From: Garret Rieger <grieger@google.com>
Date: Tue, 6 Aug 2019 09:58:16 -0700
To: Ned Holbrook <ned@apple.com>
Cc: "Myles C. Maxfield" <mmaxfield@apple.com>, "w3c-webfonts-wg (public-webfonts-wg@w3.org)" <public-webfonts-wg@w3.org>
Message-ID: <CAM=OCWa3HmoVTvjUkK7oe0Cvqzkmh-OobAOGW+FQo_1Sko2pGQ@mail.gmail.com>
For our work on splitting CJK fonts into unicode range we experimented with
two different approaches:

   - For the low frequency blocks keep adjacent codepoints by value
   together in the same block;
   - Or sort all low frequency codepoints by frequency and then group into
   blocks.

What we found was that there wasn't any major  difference in the rate that
the low frequency blocks were being requested for either of the two
strategies and the first option only won out in overall size because it had
smaller CSS size due to the more compact unicode ranges. We haven't yet
tried a strategy where co-occurring characters are grouped into the same
blocks yet. I predict there's likely going to be some value in doing that.

For our usage in PFE the compactness of the ranges probably isn't nearly as
important so I could see either option working well. We have bigram
frequency data for CJK usage across the web so I could also attempt to use
that to define a grouping based around co-occurring characters. Ultimately
I think we'll need to test the different blocking strategies as part of the
page view analysis.

On Mon, Aug 5, 2019 at 7:16 PM Ned Holbrook <ned@apple.com> wrote:

> I’ll let Garret speak to his idea, but I was thinking of the general
> frequency-based approach suggested in the last point.
>
> On Aug 5, 2019, at 7:10 PM, Myles C. Maxfield <mmaxfield@apple.com> wrote:
>
> It sounds reasonable to me, though I wonder how it performs compared to
> the alternative of requesting a bunch of extra individual characters.
> Depending on how big the block is, there could be a whole lot of waste if
> the necessary characters are spread out over many blocks.
>
> Are you envisioning a block would contain adjacent code points, or would
> we be sorting Unicode into blocks of characters which are used frequently
> together, regardless of the numeric values of their code points? Would all
> the blocks be the same size?
>
> On Aug 5, 2019, at 7:02 PM, Ned Holbrook <ned@apple.com> wrote:
>
> I think this sounds reasonable. [As a side note, it reminds me of the
> technique of decreasing the accuracy of geolocation with population in
> order to maximize the confidentiality of individuals.]
>
> On Aug 5, 2019, at 3:59 PM, Garret Rieger <grieger@google.com> wrote:
>
> I've got an idea that could potentially help out on both the obfuscating
> requested characters for ideographic scripts and reducing the encoding
> costs for code point sets: what if for those fonts we bundled low frequency
> codepoints into a series of blocks. Client requests would ask for the
> blocks instead of specific code points.
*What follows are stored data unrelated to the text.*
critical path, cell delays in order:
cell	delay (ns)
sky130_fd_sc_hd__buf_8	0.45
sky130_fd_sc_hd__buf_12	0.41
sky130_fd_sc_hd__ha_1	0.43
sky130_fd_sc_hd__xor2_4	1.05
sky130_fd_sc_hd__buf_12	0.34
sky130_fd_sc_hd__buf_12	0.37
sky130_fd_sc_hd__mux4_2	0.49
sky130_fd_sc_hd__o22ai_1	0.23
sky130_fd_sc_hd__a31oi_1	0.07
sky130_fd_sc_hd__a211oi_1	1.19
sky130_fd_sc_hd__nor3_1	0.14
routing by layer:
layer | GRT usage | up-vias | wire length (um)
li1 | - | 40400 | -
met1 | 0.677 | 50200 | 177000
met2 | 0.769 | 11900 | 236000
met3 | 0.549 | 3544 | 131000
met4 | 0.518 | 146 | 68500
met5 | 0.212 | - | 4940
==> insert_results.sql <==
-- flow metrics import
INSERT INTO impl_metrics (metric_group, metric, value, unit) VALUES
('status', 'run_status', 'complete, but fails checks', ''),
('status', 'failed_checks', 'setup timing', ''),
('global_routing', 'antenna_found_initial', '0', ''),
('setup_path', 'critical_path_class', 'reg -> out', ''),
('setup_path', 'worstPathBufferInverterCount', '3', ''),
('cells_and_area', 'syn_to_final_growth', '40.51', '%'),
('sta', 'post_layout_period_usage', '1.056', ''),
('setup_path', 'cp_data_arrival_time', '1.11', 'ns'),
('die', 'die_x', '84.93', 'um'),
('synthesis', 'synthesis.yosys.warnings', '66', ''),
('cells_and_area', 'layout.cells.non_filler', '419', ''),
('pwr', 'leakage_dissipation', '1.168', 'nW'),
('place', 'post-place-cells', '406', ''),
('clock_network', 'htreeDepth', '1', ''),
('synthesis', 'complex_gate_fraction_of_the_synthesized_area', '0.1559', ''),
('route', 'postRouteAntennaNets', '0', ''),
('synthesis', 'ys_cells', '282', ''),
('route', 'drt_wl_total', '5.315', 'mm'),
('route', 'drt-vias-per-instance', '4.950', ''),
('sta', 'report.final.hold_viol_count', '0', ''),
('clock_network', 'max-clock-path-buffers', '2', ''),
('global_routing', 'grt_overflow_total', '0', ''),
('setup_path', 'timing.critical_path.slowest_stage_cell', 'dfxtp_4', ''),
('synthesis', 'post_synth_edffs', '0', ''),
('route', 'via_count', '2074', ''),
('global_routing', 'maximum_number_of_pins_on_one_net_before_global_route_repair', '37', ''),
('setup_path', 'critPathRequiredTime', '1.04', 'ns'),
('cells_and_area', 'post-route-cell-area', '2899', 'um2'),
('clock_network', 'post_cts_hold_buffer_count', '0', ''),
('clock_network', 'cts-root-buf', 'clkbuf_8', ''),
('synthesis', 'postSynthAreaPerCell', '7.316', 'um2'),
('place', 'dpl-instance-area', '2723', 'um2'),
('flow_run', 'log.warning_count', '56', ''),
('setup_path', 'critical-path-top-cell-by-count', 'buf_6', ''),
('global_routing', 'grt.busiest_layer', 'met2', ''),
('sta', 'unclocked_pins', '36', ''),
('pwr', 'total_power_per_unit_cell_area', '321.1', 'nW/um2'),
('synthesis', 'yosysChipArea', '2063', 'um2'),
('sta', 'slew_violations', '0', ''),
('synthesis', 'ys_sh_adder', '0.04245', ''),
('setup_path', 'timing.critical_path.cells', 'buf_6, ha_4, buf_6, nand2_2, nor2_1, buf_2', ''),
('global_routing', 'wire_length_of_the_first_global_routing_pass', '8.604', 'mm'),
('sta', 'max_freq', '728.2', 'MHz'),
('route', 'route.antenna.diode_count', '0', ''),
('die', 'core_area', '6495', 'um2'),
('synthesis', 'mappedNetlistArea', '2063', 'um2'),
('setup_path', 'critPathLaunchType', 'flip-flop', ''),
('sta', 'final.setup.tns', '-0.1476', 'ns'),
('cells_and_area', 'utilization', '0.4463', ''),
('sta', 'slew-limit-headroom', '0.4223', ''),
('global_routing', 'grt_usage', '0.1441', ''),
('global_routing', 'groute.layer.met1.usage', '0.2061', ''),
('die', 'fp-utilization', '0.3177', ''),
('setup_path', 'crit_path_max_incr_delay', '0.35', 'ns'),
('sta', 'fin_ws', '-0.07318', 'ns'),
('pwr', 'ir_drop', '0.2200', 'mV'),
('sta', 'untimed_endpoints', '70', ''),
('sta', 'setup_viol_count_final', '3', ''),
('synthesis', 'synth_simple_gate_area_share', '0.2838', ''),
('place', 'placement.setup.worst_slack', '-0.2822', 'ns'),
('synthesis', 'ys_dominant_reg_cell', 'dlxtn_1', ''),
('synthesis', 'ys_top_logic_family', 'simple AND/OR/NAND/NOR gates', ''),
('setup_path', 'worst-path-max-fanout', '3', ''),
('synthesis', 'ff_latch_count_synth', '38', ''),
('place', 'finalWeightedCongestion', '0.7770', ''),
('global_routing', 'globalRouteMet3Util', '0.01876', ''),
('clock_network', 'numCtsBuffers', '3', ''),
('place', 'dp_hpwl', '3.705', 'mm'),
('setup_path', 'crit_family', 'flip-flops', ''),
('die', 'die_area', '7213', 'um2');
**flow/run.sh**
```bash
#!/bin/bash
# OpenROAD 26Q1-2900-gdf79404cd8, Yosys 0.63+post, stock flow scripts
make -C /OpenROAD-flow-scripts/flow DESIGN_CONFIG=/design/flow/config.mk WORK_HOME=/design/flow/orfs finish
```
**flow/config.mk**
```make
export PLATFORM = sky130hd
export DESIGN_NAME = register_file
export DESIGN_NICKNAME = register_file
export VERILOG_FILES = /design/flow/design.v
export SDC_FILE = /design/flow/constraint.sdc
export NUM_CORES = 4
export LEC_CHECK = 1
export CORE_UTILIZATION = 50
```
**flow/constraint.sdc**
```tcl
current_design register_file

set clk_period 6.5
set clk_io_pct 0.2

create_clock -name clk0 -period $clk_period [get_ports {clk}]

set non_clock_inputs [all_inputs -no_clocks]
set_input_delay [expr $clk_period * $clk_io_pct] -clock clk0 $non_clock_inputs
set_output_delay [expr $clk_period * $clk_io_pct] -clock clk0 [all_outputs]
```
**flow/design.v**
```verilog
module register_file(
    input clk,                   
    input rst,                   
    input [3:0] rs_addr,         
    input [3:0] rt_addr,         
    output [15:0] rs_data,       
    output [15:0] rt_data,       
    input wr_en,                 
    input [3:0] rd_addr,         
    input [15:0] rd_data,        
    output [15:0] pc_out,        
    output [15:0] sp_out,        
    output [15:0] flags_out,     
    input pc_wr,                 
    input sp_wr,                 
    input flags_wr,              
    input [15:0] pc_in,          
    input [15:0] sp_in,          
    input [15:0] flags_in        
);
reg [15:0] registers [0:10];
parameter R0 = 4'd0;
parameter R1 = 4'd1;
parameter R2 = 4'd2;
parameter R3 = 4'd3;
parameter R4 = 4'd4;
parameter R5 = 4'd5;
parameter R6 = 4'd6;
parameter R7 = 4'd7;
parameter SP = 4'd8;
parameter PC = 4'd9;
parameter FLAGS = 4'd10;
assign rs_data = registers[rs_addr];
assign rt_data = registers[rt_addr];
assign pc_out = registers[PC];
assign sp_out = registers[SP];
assign flags_out = registers[FLAGS];
always @(posedge clk or posedge rst) begin
    if (rst) begin
        registers[0] <= 16'h0000;
        registers[1] <= 16'h0000;
        registers[2] <= 16'h0000;
        registers[3] <= 16'h0000;
        registers[4] <= 16'h0000;
        registers[5] <= 16'h0000;
        registers[6] <= 16'h0000;
        registers[7] <= 16'h0000;
        registers[8] <= 16'h0000;   
        registers[9] <= 16'h0000;   
        registers[10] <= 16'h0000;  
    end
    else begin
        if (wr_en && rd_addr <= 4'd7) begin
            registers[rd_addr] <= rd_data;
        end
        if (pc_wr) begin
            registers[PC] <= pc_in;
        end
        if (sp_wr) begin
            registers[SP] <= sp_in;
        end
        if (flags_wr) begin
            registers[FLAGS] <= flags_in;
        end
    end
end
endmodule
```
==> changes_impl.md <==
## Implementation

* Hold WC Path Type: reg2reg
* Post-Synth Adder-Cell Area at 0%
* Global-route wire length before repair at 53200 um
* Post-CTS Repair Setup Buffers at 0
* Reg-to-reg slack, setup at 5600 ps
* Cell Area, Synth at 10200 sq um
* Pre-CTS setup slack at 1310 ps
* XOR/XNOR Area Share at 0%
* Vias/cell at 6.57
* Post_cts resized at 0
* RSZ-0062 raised after global routing: no
* IO buf count at 161
* Num Clock Sinks at 176
* Synth warnings at 2
* Top reg by flops: registers
* Layout Area Growth over Synthesis at 22.3%
* Final Slew Violations at 0
* Actual slew at the worst max-slew pin at 964 ps
* Initial antenna violation count at 0
* Core Region at 19700 sq um
* Outcome: completed
* Yosys cell count at 945
* CTS Buffer Depth at 2
* Count of tool warnings at 28
* Setup TNS at 0 ps
* Area fraction in mux cells at 24.3%
* Post-Synth AOI/OAI Area at 18.2%
* DP HPWL at 24400 um
* Clock Skews at 0 ps
* CP peak stage delay at 850 ps
* Crit-path max FO at 26
* Most frequent logic cell in the layout: mux2_2
* Post-synth top area cell: dfrtp_1
* WS Path Type: in2out
* Syn_area_per_cell at 10.8 sq um
* Comb area leader: multiplexers
* Met1 usage at 57.1%
* Slowest CP cell: nor2b_1
* Total CTS buffers at 17
* Maxcap violations at 0
* Final hold vios at 0
* DR pass1 iterations at 6
* CP delay by family, top: buffers and inverters
* Top-area cell share at 43.3%
* Critical Path AT at 4140 ps
* Worst relative slew slack at 35.6%
* Cell area leaders: dfrtp_1 (43%), mux2_2 (20%), mux2i_1 (3.3%), a21oi_1 (3.2%), o21ai_0 (3.0%)
* H-tree Lvls at 4
* Final period utilization at 83.6%
* Final setup violating endpoints at 0
* Vias in the first global route at 8324
* CTS tree: done
* Clk root buf: clkbuf_16
* Final Wtd Congestion at 0.987
* N_diodes at 0
* Cell Type Count at 62
* Routed wire per std cell at 26.7 um
* Core Rows at 51
* M3 GR Usage at 13.1%
* Die Wd at 145 um
* Largest net degree at the start of global routing at 108
* Gr busiest metal: met1
* Critical Path Start Type: input port
* Async set-reset flop share out of synthesis at 100%
* Largest registers: registers: 176 flops
* Critical Path RT at 5200 ps
* Layout cell share with drive strength beyond 1 at 24.2%
* F_max at 0.184 GHz
* Post-route cell area at 12400 sq um
* Top logic cells by instance count in the layout: mux2_2 (179), dfrtp_1 (176), clkdlybuf4s50_1 (153), a21oi_1 (66), nor2_1 (61)
* Yosys Chip Area at 10200 sq um
* Gr usage total at 36.8%
* Worst-path cell chain: buf_2 -> nor2b_1 -> buf_4 -> a22oi_1 -> o21ai_0 -> nand2_1 -> a41oi_1 -> clkdlybuf4s50_1
* Area post-placement at 11800 sq um
* Synth Seq Share at 43.3%
* Crit path time final at 5440 ps
* Cts hold-fix bufs at 0
* GR Util met2 at 50.2%
* Critical Path End Type: primary output
* VDD IR max at 0.222 mV
* Yosys simple share at 8.85%
* Clock transition at path regs at 60 ps
* #FFs+latches synth at 176
* Residual DRC at 0
* Post-synthesis cell count at 945
* ANT nets after route at 0
* Power Density at 277 nW/um^2
* Remaining global-route overflow at 0
* Post-synth EDFFs at 0
* Placed insts at 1319
* Io pins at 162
* Most common reg cell: dfrtp_1
* Detailed Route Iter0 Violations at 844
* Leak at 5.12 nW
* Fp_density at 51.6%
* Worst path buffer plus inverter count at 3
* Cell Count, Final, Fillers Out at 1350
* Routed WL at 36100 um
* Final worst setup slack at 1060 ps
* Die area at 20900 sq um
* Worst-Skew Late Latency at 420 ps
* Power Total at 3.45 mW
* Via count at 8870
* Die y size at 145 um
* Largest register FFs at 176
--- /design/flow/config.mk ---
export PLATFORM = sky130hd
export DESIGN_NAME = register_file_dff
export DESIGN_NICKNAME = register_file_dff
export VERILOG_FILES = /design/flow/design.v
export SDC_FILE = /design/flow/constraint.sdc
export NUM_CORES = 4
export LEC_CHECK = 1
export CORE_UTILIZATION = 40
--- /design/flow/constraint.sdc ---
current_design register_file_dff

set clk_period 5.0
set clk_io_pct 0.2

create_clock -name clk0 -period $clk_period [get_ports {clk}]

set non_clock_inputs [all_inputs -no_clocks]
set_input_delay [expr $clk_period * $clk_io_pct] -clock clk0 $non_clock_inputs
set_output_delay [expr $clk_period * $clk_io_pct] -clock clk0 [all_outputs]
--- /design/flow/design.v ---
module register_file_dff(
    input clk,
    input rst,
    input [3:0] rs_addr,
    input [3:0] rt_addr,
    output reg [15:0] rs_data,
    output reg [15:0] rt_data,
    input wr_en,
    input [3:0] rd_addr,
    input [15:0] rd_data,
    output [15:0] pc_out,
    output [15:0] sp_out,
    output [15:0] flags_out,
    input pc_wr,
    input sp_wr,
    input flags_wr,
    input [15:0] pc_in,
    input [15:0] sp_in,
    input [15:0] flags_in
);
wire [15:0] reg_out [0:10];
wire [10:0] reg_wr_en;
assign reg_wr_en[0] = wr_en && (rd_addr == 4'd0);
assign reg_wr_en[1] = wr_en && (rd_addr == 4'd1);
assign reg_wr_en[2] = wr_en && (rd_addr == 4'd2);
assign reg_wr_en[3] = wr_en && (rd_addr == 4'd3);
assign reg_wr_en[4] = wr_en && (rd_addr == 4'd4);
assign reg_wr_en[5] = wr_en && (rd_addr == 4'd5);
assign reg_wr_en[6] = wr_en && (rd_addr == 4'd6);
assign reg_wr_en[7] = wr_en && (rd_addr == 4'd7);
assign reg_wr_en[8] = sp_wr;      
assign reg_wr_en[9] = pc_wr;      
assign reg_wr_en[10] = flags_wr;  
wire [15:0] reg_in [0:10];
assign reg_in[0] = rd_data;
assign reg_in[1] = rd_data;
assign reg_in[2] = rd_data;
assign reg_in[3] = rd_data;
assign reg_in[4] = rd_data;
assign reg_in[5] = rd_data;
assign reg_in[6] = rd_data;
assign reg_in[7] = rd_data;
assign reg_in[8] = sp_in;
assign reg_in[9] = pc_in;
assign reg_in[10] = flags_in;
genvar i;
generate
    for (i = 0; i < 11; i = i + 1) begin : reg_array
        dff_16bit_en reg_dff (
            .clk(clk),
            .rst(rst),
            .en(reg_wr_en[i]),
            .d(reg_in[i]),
            .q(reg_out[i])
        );
    end
endgenerate
always @(*) begin
    case (rs_addr)
        4'd0:  rs_data = reg_out[0];
        4'd1:  rs_data = reg_out[1];
        4'd2:  rs_data = reg_out[2];
        4'd3:  rs_data = reg_out[3];
        4'd4:  rs_data = reg_out[4];
        4'd5:  rs_data = reg_out[5];
        4'd6:  rs_data = reg_out[6];
        4'd7:  rs_data = reg_out[7];
        4'd8:  rs_data = reg_out[8];   
        4'd9:  rs_data = reg_out[9];   
        4'd10: rs_data = reg_out[10];  
        default: rs_data = 16'h0000;
    endcase
end
always @(*) begin
    case (rt_addr)
        4'd0:  rt_data = reg_out[0];
        4'd1:  rt_data = reg_out[1];
        4'd2:  rt_data = reg_out[2];
        4'd3:  rt_data = reg_out[3];
        4'd4:  rt_data = reg_out[4];
        4'd5:  rt_data = reg_out[5];
        4'd6:  rt_data = reg_out[6];
        4'd7:  rt_data = reg_out[7];
        4'd8:  rt_data = reg_out[8];   
        4'd9:  rt_data = reg_out[9];   
        4'd10: rt_data = reg_out[10];  
        default: rt_data = 16'h0000;
    endcase
end
assign pc_out = reg_out[9];
assign sp_out = reg_out[8];
assign flags_out = reg_out[10];
endmodule
module dff_16bit_en(
    input clk,
    input rst,
    input en,            
    input [15:0] d,
    output reg [15:0] q
);
always @(posedge clk or posedge rst) begin
    if (rst)
        q <= 16'h0000;
    else if (en)
        q <= d;
end
endmodule
--- /design/flow/run.sh ---
#!/bin/bash
# OpenROAD 26Q1-2900-gdf79404cd8, Yosys 0.63+post, stock flow scripts
make -C /OpenROAD-flow-scripts/flow DESIGN_CONFIG=/design/flow/config.mk WORK_HOME=/design/flow/orfs finish
==> results_dict.tcl <==
# flow metrics
set metrics [dict create \
    status "finished, final reports clean" \
    fin_cells 1307 \
    fp.coreArea_um2 24500 \
    dr.pass1.iters 7 \
    yosys-stat-area_um2 10000 \
    skew_ps 0 \
    cts_buffers 17 \
    hpwlAfterDp_um 22900 \
    clkLatencyLatePin_ps 440 \
    r2r_start "reg_array[9].reg_dff.q[5]" \
    synth-edff-count 0 \
    async_flop_share_pct 100 \
    min_path_type "flop to flop" \
    post-route-period-util_pct 94.7 \
    finalSetupViolations 0 \
    r2r_end "reg_array[9].reg_dff.q[5]" \
    syn-cell-area_um2 10000 \
    grt_max_degree 93 \
    diodes 0 \
    cts_setup_buffers 0 \
    ys_types 69 \
    grt_usage_pct 27.8 \
    ys_seq_share_pct 44.0 \
    grt_pass1_vias 7987 \
    cp.arrival_ps 3730 \
    whs_ps 524 \
    dieArea_um2 25700 \
    maxSlewViolCount 0 \
    grt.overflow.total 0 \
    finalCriticalPeriod_ps 4730 \
    rrSetupSlack_ps 4150 \
    ys_cells 813 \
    layout-drive-gt1-share_pct 30.8 \
    regMostFlops "reg_array.reg_dff.q" \
    wl_per_cell_um 26.0 \
    rsz0062_at_grt "false" \
    fmax_ghz 0.211 \
    critPathMaxFanout 21 \
    die_x_um 160 \
    reg2regPathDepth 1 \
    antenna_left 0 \
    path_class "input pin to primary output" \
    leakage_nw 5.11 \
    antenna_found_initial 0 \
    cts_resized 0 \
    finalHoldViolCount 0 \
    holdPathEnd "reg_array[5].reg_dff.q[5]" \
    grt_pass1_wl_um 51000 \
    drc 0 \
    power_density_nw_per_um2 344 \
    largest_reg_flops 176 \
    syn_area_per_cell_um2 12.3 \
    vias 8023 \
    ys_warn_count 2 \
    setup_tns_ps 0 \
    clockBufferDepth 2 \
    root_buffer "clkbuf_16" \
    nFillCells 2100 \
    hold_depth 1 \
    cp.required_ps 4000 \
    synth_flops 176 \
    maxSlewHeadroom_pct 41.1 \
    ir_drop_mv 0.197 \
    endpoint_kind "primary output" \
    syn-instance-count 813 \
    die_y_um 160 \
    totalWireLength_um 33900 \
    portBuffers 161 \
    min-delay-start "reg_array[5].reg_dff.q[5]" \
    io_pins 162 \
    warning_count 25 \
    reg_top3 "reg_array.reg_dff.q (176)" \
    flop_cell "dfrtp_1" \
    place_inst 1275 \
    startpoint_type "input pin" \
    drt-initial-drc-count 670 \
    area_growth_pct 24.9 \
    maxCapViolations 0 \
    rows 57 \
    cts_tree "built" \
    worst_pin_slew_ps 882 \
    vias_per_cell 6.14 \
    gp_congestion 0.943 \
    fp_util_pct 40.9 \
    cts_sinks 176 \
    clkTransAtPathRegs_ps 60 \
    hold_buffers 0 \
    cts_max_level 4 \
]
## critical path, cell delays in order
cell	delay, ps
clkdlybuf4s50_1	640
buf_12	280
nor2_1	190
and2_0	740
a211oi_1	170
o21ai_0	170
clkdlybuf4s50_1	520
## area by class of cell
cell class	instances	area, µm²	share of cell area [%]
inverter	7	30.0	0.240
clock inverter	14	141	1.13
timing repair buffer	209	1980	15.8
clock buffer	18	439	3.51
sequential	176	4400	35.2
multi-input combinational	559	5110	40.9
tap	324	405	3.24
## cells by family after synthesis
logic type | Yosys count | share of synthesized area (%)
mux | 242 | 27.2
simple gates | 111 | 7.85
flops | 176 | 44.0
buf+inv | 78 | 4.96
compound gates | 206 | 16.0
## synthesized netlist by cell type (3+ instances only)
cell	n	area [µm²]
a211o_1	5	43.8
a211oi_1	7	52.6
a21oi_1	11	55.1
a221o_1	9	90.1
a221oi_1	12	105
a221oi_2	3	45.0
a222oi_1	4	40.0
a22o_1	27	236
a22oi_1	31	233
a31o_2	3	26.3
a31oi_1	9	56.3
a32oi_1	16	140
and3b_1	5	43.8
buf_1	5	18.8
buf_2	22	110
buf_4	13	97.6
buf_6	14	158
clkbuf_1	15	56.3
dfrtp_1	176	4400
inv_1	5	18.8
mux2_1	3	33.8
mux2_2	187	2110
mux2_4	5	75.1
mux2i_1	44	440
mux4_2	3	67.6
nand2_1	10	37.5
nand2b_1	6	37.5
nand3_1	20	100
nand3b_1	9	67.6
nand3b_4	3	60.1
nor2_1	7	26.3
nor2_2	3	18.8
nor2b_1	17	106
nor3_1	5	25.0
nor3b_1	3	22.5
nor3b_4	4	75.1
o211ai_1	6	45.0
o21ai_0	22	110
o221ai_1	7	61.3
o22a_1	3	26.3
o22ai_1	12	75.1
o2bb2ai_1	4	35.0
o32ai_1	5	43.8
## metal layers
| layer | part of all wire [%] | routed length [µm] | vias to the layer above | global-route usage, % |
|---|---|---|---|---|
| met1 | 41 | 13900 | 4040 | 40.1 |
| met5 | 0 | 0 | - | 0 |
| met4 | 2.9 | 975 | 0 | 6.41 |
| li1 | - | - | 3502 | - |
| met3 | 10 | 3420 | 64 | 9.00 |
| met2 | 46 | 15700 | 417 | 41.9 |
## where the power goes
part | internal (mW) | switching [mW] | total, mW
Clock | 0.717 | 0.630 | 1.35
Combinational | 0.604 | 0.382 | 0.986
Sequential | 1.70 | 0.268 | 1.97
Total | 3.03 | 1.28 | 4.31
## worst max-delay path by stage
stage / start / to / slack (ps) / cells past startpoint
after CTS: rs_addr[2] / rs_data[12] / 370 / 7
after global routing: rs_addr[2] / rs_data[12] / 160 / 7
final: rs_addr[2] / rs_data[12] / 270 / 7
## cell usage in the layout (no fill, tap or decap), types with 4 or more instances in the layout
cell,instances
mux2_4,5
a222oi_1,4
buf_4,46
a21oi_1,11
clkdlybuf4s50_1,157
a211oi_1,7
nand2b_1,6
o32ai_1,5
nor2b_1,17
o22ai_1,12
a22oi_1,31
mux2_2,187
mux2i_1,44
clkbuf_16,17
nand3b_1,9
o211ai_1,6
a221oi_1,12
nand3_1,20
a32oi_1,16
o221ai_1,7
and3b_1,5
o2bb2ai_1,4
a211o_1,5
clkinvlp_4,4
inv_1,4
dfrtp_1,176
a221o_1,9
inv_6,7
o21ai_0,22
nor3b_4,4
a22o_1,27
buf_2,4
nand2_1,10
a31oi_1,9
nor3_1,5
nor2_1,7
## metrics by stage
step | worst slack (ps) | cell area, µm² | total power, mW | util [%]
floorplan | 1750 | 10000 | 2.50 | -
global placement | 439 | 11900 | 2.96 | 48.8
detailed placement | 382 | 11900 | 2.97 | 48.8
CTS | 366 | 12500 | 4.33 | 51.1
global route | 162 | 12500 | 4.51 | 51.1
finish | 266 | 12500 | 4.31 | 51.1
Power is estimated from default activity; no workload was simulated.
High frequency characters (say
> roughly the first couple thousand or so)  could still be requested
> individually.
>
> My reasoning is this:
>
>    - The presence of characters that occur sufficiently frequently enough
>    won't encode much if any useful information as to the contents of a
>    specific page. So it's likely safe to request those individually.
>    - For low frequency characters, requests for them are now obfuscated
>    since all you know is that the client needed at least one of the codepoints
>    in a specific block.
>    - In our work for segmenting CJK fonts into unicode ranges we found
>    that our low frequencies blocks are very rarely downloaded by clients. To
>    the point where the cost of downloading these low frequency blocks had a
>    negligible impact on the number of overall bytes users were downloading. So
>    even though every once in a while you may need to grab a block of
>    codepoints just to get one, over the long term that extra cost is nearly
>    negligible.
>    - Unlike with our unicode range approach we don't incur over head with
>    small block sizes so we could use blocks of 10-50 codepoints instead of
>    blocks of 250 code points. That should keep the penalty of getting a whole
>    block for one character pretty low.
>    - With the frequency remapping code point set encoding approach, most
>    of the cost of encoding a set is in representing code points in the low
>    frequency area. By blocking up that space the cost of encoding sets should
>    come down by a factor of the block size (10-50x improvement if we're using
>    blocks of 10-50 codepoints).
>    - If obfuscation even for high frequency codepoints is desired then we
>    could use block sizes which are inversely proportional to the frequency
>    (high frequency codepoints use small blocks, low frequency codepoints use
>    larger blocks).
>
> I'm curious what you think? Does this seem like a reasonable approach?
>
>
>
>
>
Received on Tuesday, 6 August 2019 16:58:56 UTC